Valutazioni ODF
Da Wiki.
Osservazioni sul procedimento attuale di firma di OpenOffice
L’attuale procedimento di firma utilizzato da OpenOffice è lo stesso utilizzato da un altro pacchetto software chiamato KOffice, facente parte dell’ambiente KDE disponibile per Linux e di cui si sta lavorando al porting anche su sistemi Windows. L’intenzione degli sviluppatori di KOffice e di OpenOffice è di definire una stessa modalità di firma che renda interoperabile i due pacchetti software.
Una breve descrizione delle firme applicate da KOffice è disponibile al seguente indirizzo: [1]
Al momento il procedimento applicato da KOffice prevede l’uso di elementi non permessi dalla normativa italiana riguardo le firme XML. Nello specifico viene utilizzato l’elemento SignatureProperties. All’interno di tale elemento XML possono essere presenti diverse proprietà riguardanti la firma, specificate utilizzando lo standard “Dublin Core Metadata Element Set, Version 1.1”. Tale standard è studiato per la definizione di metadati sui documenti ed è recepito dallo standard ISO Standard 15836-2003.

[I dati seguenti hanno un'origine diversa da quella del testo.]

`config.mk`:
```
export PLATFORM = sky130hd
export DESIGN_NAME = fifo_word_reader
export DESIGN_NICKNAME = d
export VERILOG_FILES = /design/src/rtl/fifo_pkg.sv /design/src/rtl/valid_ready_reg.sv /design/src/rtl/fifo_word_reader.sv
export SDC_FILE = /design/constraint.sdc
export NUM_CORES = 1
export LEC_CHECK = 0
export BUFFER_PORTS_ARGS = -buffer_cell sky130_fd_sc_hd__buf_2
export CORE_UTILIZATION = 59
export CTS_BUF_LIST = sky130_fd_sc_hd__clkbuf_4 sky130_fd_sc_hd__clkbuf_8
export CTS_CLUSTER_DIAMETER = 120
export DETAILED_ROUTE_END_ITERATION = 12
export GPL_TIMING_DRIVEN = 0
export PLACE_DENSITY_LB_ADDON = 0.1
export REMOVE_ABC_BUFFERS = 1
export SETUP_SLACK_MARGIN = 0.1
export SLEW_MARGIN = 5
export SYNTH_ARGS = -nofsm -noshare
export SYNTH_HDL_FRONTEND = slang
export SYNTH_SLANG_ARGS = --single-unit
```
`constraint.sdc`:
```
create_clock -name clkb -period 4.4 [get_ports clkb]
set_clock_uncertainty 0.1 [all_clocks]
set_input_delay 0 -clock clkb [delete_from_list [all_inputs] [get_ports clkb]]
set_output_delay 0 -clock clkb [all_outputs]
set_load 0.03 [all_outputs]
```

In oltre, l’attuale versione base di OpenOffice, apparentemente, non fornisce una interfaccia eventualmente utile ad utilizzare e/o visualizzare le caratteristiche previste dallo standard Xades 1.2.2.
Osservazioni sull’apposizione di firme ai documenti OpenDocument
Il formato OpenDocument è attualmente alla versione 1.1.
Va precisato che la versione standardizzata ISO è la 1.0.
Le versioni 1.0 ed 1.1 del formato ODF non definiscono alcuna specifica riguardo la firma dei documenti. Lo standard si limita a specificare che la modalità di firma è “application specific”.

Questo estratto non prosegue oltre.